Bug 514986

Summary: Wifi with tunnelled EAP: not specifying CA leaves users vulnerable to MITM
Product: [Applications] systemsettings Reporter: kde-cs
Component: kcm_networkmanagementAssignee: Plasma Bugs List <plasma-bugs-null>
Status: REPORTED ---    
Severity: normal CC: jgrulich
Priority: NOR    
Version First Reported In: 6.5.5   
Target Milestone: ---   
Platform: Fedora RPMs   
OS: Linux   
Latest Commit: Version Fixed/Implemented In:
Sentry Crash Report:

Description kde-cs 2026-01-23 18:36:34 UTC 
SUMMARY

When configuring a wifi connection with WPA/WPA2 Enterprise security using a tunnelled EAP method (TTLS or PEAP), not selecting a CA file disables certificate checking of RADIUS server certificates.
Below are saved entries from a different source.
`flow/design.v`:
```
`timescale 1ns/100ps
module NFC(
 input clk
,input rst
,output reg done
,inout [7:0] F_IO_A
,output F_CLE_A
,output F_ALE_A
,output reg F_REN_A
,output F_WEN_A
,input  F_RB_A  
,input  F_RB_B
,inout [7:0] F_IO_B
,output F_CLE_B
,output F_ALE_B
,output F_REN_B
,output F_WEN_B
);
reg     [1:0]   addr_cnt;
reg     [2:0]   state   ;
reg     [17:0]  addr_cnta;
reg             rc_tg;
reg             rc_flag;
wire    [2:0]   state_pre         = (state == 3'd0 )    ? 3'd1                                                          :
                                    (state == 3'd1 )    ? 3'd2                                                          :
                                    (state == 3'd2 )    ? ( addr_cnt== 2'd2 ? 3'd3 : 3'd2  )                            :
                                    (state == 3'd3 )    ? ( F_RB_A ? 3'd4 : 3'd3 )                                      :
                                    (state == 3'd4 )    ? ( ( addr_cnta[8:0] == 9'd511) && ~rc_flag ? 3'd5 : 3'd4)      :
                                    (state == 3'd5 )    ? 3'd6                                                          :
                                    (state == 3'd6 )    ? (
                                                            ( F_RB_B && addr_cnta == 18'd262143 ) ? 3'd7 :
                                                              F_RB_B                              ? 3'd0 : 3'd6 )       :
                                    (state == 3'd7 )    ? 3'd7                                                          :
                                                          3'd0
                                                                ;
wire    [1:0]   addr_cnt_pre      = (addr_cnt == 3'd2 ) ? 2'd0            :  
                                    (state == 3'd2 )    ? addr_cnt + 2'd1 : addr_cnt ;
assign          F_CLE_A           = (state == 3'd1) ? 1'd1 : 1'd0;
assign          F_CLE_B           = (state == 3'd1 || state == 3'd5  ) ? 1'd1 : 1'd0;
assign          F_WEN_A           = ( (state == 3'd1) || (state == 3'd2) ) ? ~clk : 1'b1 ;
assign          F_WEN_B           = ( F_CLE_B || state == 3'd2 || ~F_REN_A ) ? ~clk : 1'b0;
assign          F_ALE_A           = (state == 3'd2) ? 1'd1 : 1'd0;
assign          F_ALE_B           = (state == 3'd2) ? 1'd1 : 1'd0;
wire            rc_flag_pre       = (state == 3'd4)            ? 1'b0 :  
                                    (state == 3'd5)            ? 1'b1 : rc_flag;    
wire            F_REN_A_pre       = (state == 3'd4)     ? ~F_REN_A : F_REN_A;
assign          F_REN_B           = 1'b1;
wire    [17:0]  addr_cnta_add1    = (addr_cnta == 18'd0) ? addr_cnta : addr_cnta + 18'd1;
wire            out_en_a          = (state == 3'd1 || state == 3'd2) ? 1'd1 : 1'd0;
wire            out_en_b          = 1'd1;
reg     [7:0]   out_a;
wire    [7:0]   out_a_pre         = (state == 3'd0)                             ? {7'd0, addr_cnta_add1[8]}     :
                                    (state == 3'd1)                             ? addr_cnta_add1[7:0]           :
                                    (state == 3'd2) && (addr_cnt == 2'd0)       ? addr_cnta_add1[16:9]          :
                                    (state == 3'd2) && (addr_cnt == 2'd1)       ? {7'd0, addr_cnta_add1[17]}    : out_a;
wire    [7:0]   out_b_pre         =
                                    (state == 3'd1) ? 8'h80           :
                                    (state == 3'd2) ? out_a           :
                                    (state == 3'd5) ? 8'h10           : F_IO_A;
assign          F_IO_A            = out_en_a ? out_a : 'bz;
assign          F_IO_B            = out_en_b ? out_b_pre : 'bz;
wire            done_pre         = (state == 3'd7) ;
always@(posedge clk or posedge rst)
begin
if(rst)
            F_REN_A    <= #0.5 1'b1;
        else
            F_REN_A    <= #0.5 F_REN_A_pre;
end
always@(posedge clk or posedge rst)
begin
if(rst)
            addr_cnt    <= #0.5 2'd0;
        else
            addr_cnt    <= #0.5 addr_cnt_pre;
end
always@(posedge clk or posedge rst)
begin
if(rst)
            state       <= #0.5 3'd0;
        else
            state       <= #0.5 state_pre;
end
always@(posedge clk or posedge rst)
begin
if(rst)
            out_a       <= #0.5 8'd0;
        else
            out_a       <= #0.5 out_a_pre;
end
always@(posedge clk or posedge rst)
begin
if(rst)
            rc_tg       <= #0.5 1'b1;
        else if (state == 3'd4 )  
            rc_tg       <= #0.5 ~rc_tg;
end
always@(posedge clk or posedge rst)
begin
if(rst)
            addr_cnta       <= #0.5 {18'd262143,1'b1};
        else if (state == 3'd4 && rc_tg )  
            addr_cnta       <= #0.5 addr_cnta + 19'd1;
end
always@(posedge clk or posedge rst)
begin
if(rst)
            done       <= #0.5 1'd0;
        else
            done       <= #0.5 done_pre;
end
always@(posedge clk or posedge rst)
begin
if(rst)
            rc_flag       <= #0.5 1'd1;
        else
            rc_flag       <= #0.5 rc_flag_pre;
end
endmodule
```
This leaves users vulnerable to MITM attacks which expose tunnelled credentials.

STEPS TO REPRODUCE
1. Configure a wifi connection.
2. Select WPA/WPA2 Enterprise.
3. Select PEAP or TTLS (configure all necessary login and second phase data).
4. Leave CA certificate empty.
5. Connect to a WPA/WPA2 enterprise wifi with an EAP method configured that matches the one configured above and use a self-signed certificate for the RADIUS server.

OBSERVED RESULT

Any self-signed RADIUS server certificate is accepted.

EXPECTED RESULT

A RADIUS server certificate signed by an unknown CA should be rejected.

SOFTWARE/OS VERSIONS
Linux/KDE Plasma:
KDE Plasma Version: 6.5.5
KDE Frameworks Version: 6.22.0 
Qt Version: 6.10.1

ADDITIONAL INFORMATION

The network manager documentation (https://networkmanager.dev/docs/api/1.46/settings-802-1x.html
) says:

"ca-cert: […] This property can be unset even if the EAP method supports CA certificates, but this allows man-in-the-middle attacks and is NOT recommended. […]"

It also says:

"system-ca-certs: When TRUE, overrides the "ca-path" and "phase2-ca-path" properties using the system CA directory specified at configure time with the --system-ca-path switch. [...]"

A possible workaround would be to set "system-ca-certs" to "TRUE" if "ca-cert" is unset in the network settings. This would let a connection to a RADIUS server fail if it's signed by an unknown CA.